==> design/flow/design.v <==
`timescale 1ns / 1ps
module Traffic
(
  input [4:0] nsCounter,
  input [3:0] ewCounter,
  input [1:0] yellowCounter,
  input NS_VEHICLE_DETECT,
  input EW_VEHICLE_DETECT,
  output reg NS_RED,
  output reg NS_YELLOW,
  output reg NS_GREEN,
  output reg EW_RED,
  output reg EW_YELLOW,
  output reg EW_GREEN
);
  initial begin
    NS_RED <= 0;
    NS_YELLOW <= 0;
    NS_GREEN <= 1;
    EW_RED <= 1;
    EW_YELLOW <= 0;
    EW_GREEN <= 0;
  end
  always @ (nsCounter) begin
    if (nsCounter == 31 & EW_VEHICLE_DETECT & NS_GREEN) begin
       NS_RED <= 0;
       NS_YELLOW <= 1;
       NS_GREEN <= 0;
       EW_RED <= 1;
       EW_YELLOW <= 0;
       EW_GREEN <= 0;
    end
  end
  always @ (ewCounter) begin
    if (ewCounter == 15 & EW_GREEN) begin
       NS_RED <= 1;
       NS_YELLOW <= 0;
       NS_GREEN <= 0;
       EW_RED <= 0;
       EW_YELLOW <= 1;
       EW_GREEN <= 0;
    end
  end
  always @ (yellowCounter) begin
    if (yellowCounter == 3 & NS_YELLOW) begin
       NS_RED <= 1;
       NS_YELLOW <= 0;
       NS_GREEN <= 0;
       EW_RED <= 0;
       EW_YELLOW <= 0;
       EW_GREEN <= 1;
    end
    if (yellowCounter == 3 & EW_YELLOW) begin
       NS_RED <= 0;
       NS_YELLOW <= 0;
       NS_GREEN <= 1;
       EW_RED <= 1;
       EW_YELLOW <= 0;
       EW_GREEN <= 0;
    end
  end
endmodule
module nsCounter
(
    input clk,
    output [4:0] count
);
  wire clk;
  reg[4:0] count;
  initial
    	count = 0;
  always @ ( negedge clk )
    		count[0] <= ~count[0];
  always @ ( negedge count[0] )
    		count[1] <= ~count[1];
  always @ ( negedge count[1] )
    		count[2] <= ~count[2];
  always @ ( negedge count[2] )
    		count[3] <= ~count[3];
  always @ ( negedge count[3] )
    		count[4] <= ~count[4];
endmodule
module ewCounter
(
    input clk,
    output [3:0] count
);
  wire clk;
  reg[3:0] count;
  initial
    	count = 0;
  always @ ( negedge clk )
    		count[0] <= ~count[0];
  always @ ( negedge count[0] )
    		count[1] <= ~count[1];
  always @ ( negedge count[1] )
    		count[2] <= ~count[2];
  always @ ( negedge count[2] )
    		count[3] <= ~count[3];
endmodule
module yellowCounter
(
  input clk,
 	output [1:0] count
);
  wire clk;
  reg[1:0] count;
  initial
    	count = 0;
  always @ ( negedge clk )
    		count[0] <= ~count[0];
  always @ ( negedge count[0] )
    		count[1] <= ~count[1];
endmodule
==> design/flow/run.sh <==
#!/bin/bash
# OpenROAD 26Q1-2900-gdf79404cd8, Yosys 0.63+post, stock flow scripts
make -C /OpenROAD-flow-scripts/flow DESIGN_CONFIG=/design/flow/config.mk WORK_HOME=/design/flow/orfs finish
==> design/flow/config.mk <==
export PLATFORM = sky130hd
export DESIGN_NAME = nsCounter
export DESIGN_NICKNAME = nsCounter
export VERILOG_FILES = /design/flow/design.v
export SDC_FILE = /design/flow/constraint.sdc
export NUM_CORES = 4
export LEC_CHECK = 1
export CORE_AREA = 10 10 70 70
export DIE_AREA = 0 0 80 80
==> design/flow/constraint.sdc <==
current_design nsCounter

set clk_period 1.0
set clk_io_pct 0.2

create_clock -name clk0 -period $clk_period [get_ports {clk}]

set non_clock_inputs [all_inputs -no_clocks]
set_input_delay [expr $clk_period * $clk_io_pct] -clock clk0 $non_clock_inputs
set_output_delay [expr $clk_period * $clk_io_pct] -clock clk0 [all_outputs]
==> results.sh <==
# flow metrics
export IMPL_hp_start="count[0]$_DFF_N_"
export IMPL_top_regs="count: 5 flops"
export IMPL_max_cap_violations=0
export IMPL_worst_ir_drop_vdd_mv=0.05877
export IMPL_area_leaders="dfxtp_1 82%, inv_1 18%"
export IMPL_setup_viol=1
export IMPL_logic_gates=0
export IMPL_grt_max_degree=3
export IMPL_grt_first_pass_wirelength_um=331
export IMPL_startpoint="count[0]$_DFF_N_"
export IMPL_leakage_nw=0.06624
export IMPL_worst_pin_slew_ns=0.08008
export IMPL_grt_pass1_vias=72
export IMPL_p_per_area_mw_per_mm2=239.8
export IMPL_p_seq_frac=0.742
export IMPL_num_io_pins=6
export IMPL_largest_register_ffs=5
export IMPL_maxSlewHeadroom=0.9465
export IMPL_place_gp_congestion=0.6999
export IMPL_crit_family="flip-flops"
export IMPL_insertion_delay_ns=0.03
export IMPL_flop_cell="dfxtp_1"
export IMPL_slowest_delay_ns=0.30
export IMPL_fp_util=0.03590
export IMPL_synth_top_cell_by_count="inv_1"
export IMPL_common_cells="6 x inv_1, 5 x dfxtp_1"
export IMPL_clkSlewWorstSetupHoldPaths_ns=0.03
export IMPL_coreArea_mm2=0.003416
export IMPL_crit_arrival_ns=0.94
export IMPL_worstPathCellList="buf_2"
export IMPL_violations="setup timing"
export IMPL_clock_skew_ns=0
export IMPL_outcome="finished, violations left"
export IMPL_rr_worst_depth=1
export IMPL_pre_cts_ws_ns=-0.4838
export IMPL_end_kind="output pin"
export IMPL_crit_required_ns=0.80
export IMPL_reg2reg_from="count[0]$_DFF_N_"
export IMPL_hold_viol_final=0
export IMPL_p_sw_frac=0.1390
export IMPL_post_route_cell_area_um2=226.5
export IMPL_grt_util_all_layers=0.006256
export IMPL_crit_cells=1
export IMPL_synth_top_area_share=0.8163
export IMPL_crit_type="flip-flop to output pin"
export IMPL_path_buffers=1
export IMPL_synth_warnings=1
export IMPL_cp_start_kind="flip-flop"
export IMPL_p_sw_w=0.000007548
export IMPL_p_clk_frac=0.258
export IMPL_die_area_mm2=0.006400
export IMPL_viasPerCell=1.242
export IMPL_dr_pass1_iters=1
export IMPL_crit_end="count[0]"
export IMPL_setup_tns_ns=-0.1369
export IMPL_yosysCellCount=11
export IMPL_warnings=31
export IMPL_synth_area_yosys_um2=122.6
export IMPL_unclocked_regs=4
export IMPL_avgSynthCellArea_um2=11.15
export IMPL_drcViolationCount=0
export IMPL_setup_ws_ns=-0.1369
export IMPL_grt_overflow=0
export IMPL_regToRegSetupSlack_ns=0.54
export IMPL_antenna_found_initial=0
export IMPL_slowest_stage="dfxtp_2"
export IMPL_diodes=0
export IMPL_drive_above_1_share=0.1250
export IMPL_wl_per_cell_um=3.774
export IMPL_drt_initial_drc_count=0
export IMPL_syn_cell_area_um2=122.6
export IMPL_num_vias=77
export IMPL_final_max_slew_viol_count=0
export IMPL_place_area_um2=230.2
export IMPL_reg2reg_to="count[0]$_DFF_N_"
export IMPL_postCtsHoldBufs=0
export IMPL_untimed_endpoints=8
export IMPL_ys_ff=5
export IMPL_total_power_w=0.00005431
export IMPL_portBuffers=5
export IMPL_synth_cell_type_count=2
export IMPL_drt_antenna_violating_nets=0
export IMPL_yosysTopAreaCell="dfxtp_1"
export IMPL_rsz0062_at_grt="yes"
export IMPL_ys_seq_share=0.8163
export IMPL_edf_count=0
export IMPL_num_rows=21
export IMPL_fin_util=0.06630
export IMPL_layout_area_overhead_vs_synth_pct=84.69
export IMPL_syn_inst=11
export IMPL_dp_hpwl_um=216.6
export IMPL_crit_fanout=2
export IMPL_regMostFlops="count"
export IMPL_internal_power_w=0.00004676
export IMPL_routed_wl_um=234
export IMPL_async_flop_share=0
export IMPL_hold_class="flip-flop to flip-flop"
export IMPL_fp_dieW_um=80
export IMPL_combGateArea_um2=0
export IMPL_p_comb_frac=0
export IMPL_chipHeight_um=80
==> /design/flow/design.v <==
module alu( input [31:0] A,B,
            input [3:0] ALU_S,
            output[31:0] Y,
            output Zero,
            output Carryout
          );
  reg [31:0] ALU_result;
  reg Z;
  wire [32:0] temp;
  assign Y=ALU_result;
  assign Zero= Z;
  assign temp= {1'b0,A} + {1'b0,B};
  assign Carryout = temp[32];
  always @(*) begin
    case(ALU_S)
      4'b0000:
        ALU_result =A - B;
      4'b0001:
        ALU_result =A - B;
      4'b0010:
        ALU_result =A + B;
      4'b0011:
        ALU_result =A & B;
      4'b0100:
        ALU_result =A ^ B;
      default: ALU_result= A - B;
    endcase
    if (Y==0)
      Z =1;
    else
      Z =0;
  end
endmodule
==> /design/flow/run.sh <==
#!/bin/bash
# OpenROAD 26Q1-2900-gdf79404cd8, Yosys 0.63+post, stock flow scripts
make -C /OpenROAD-flow-scripts/flow DESIGN_CONFIG=/design/flow/config.mk WORK_HOME=/design/flow/orfs finish
==> /design/flow/config.mk <==
export PLATFORM = sky130hd
export DESIGN_NAME = alu
export DESIGN_NICKNAME = alu
export VERILOG_FILES = /design/flow/design.v
export SDC_FILE = /design/flow/constraint.sdc
export NUM_CORES = 4
export LEC_CHECK = 1
export CORE_UTILIZATION = 30
==> /design/flow/constraint.sdc <==
current_design alu

set clk_period 20.2
set clk_io_pct 0.2

create_clock -name clk0 -period $clk_period

set non_clock_inputs [all_inputs -no_clocks]
set_input_delay [expr $clk_period * $clk_io_pct] -clock clk0 $non_clock_inputs
set_output_delay [expr $clk_period * $clk_io_pct] -clock clk0 [all_outputs]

──────────────────────────────

## EXERCISE GOAL
What you return should be exactly the lines above, starting at the one with "always @ (nsCounter) begin" and ending at the one with "always @ (ewCounter) begin", and nothing else.

## WRITTEN REPLY
  always @ (nsCounter) begin
    if (nsCounter == 31 & EW_VEHICLE_DETECT & NS_GREEN) begin
       NS_RED <= 0;
       NS_YELLOW <= 1;
       NS_GREEN <= 0;
       EW_RED <= 1;
       EW_YELLOW <= 0;
       EW_GREEN <= 0;
    end
  end
  always @ (ewCounter) begin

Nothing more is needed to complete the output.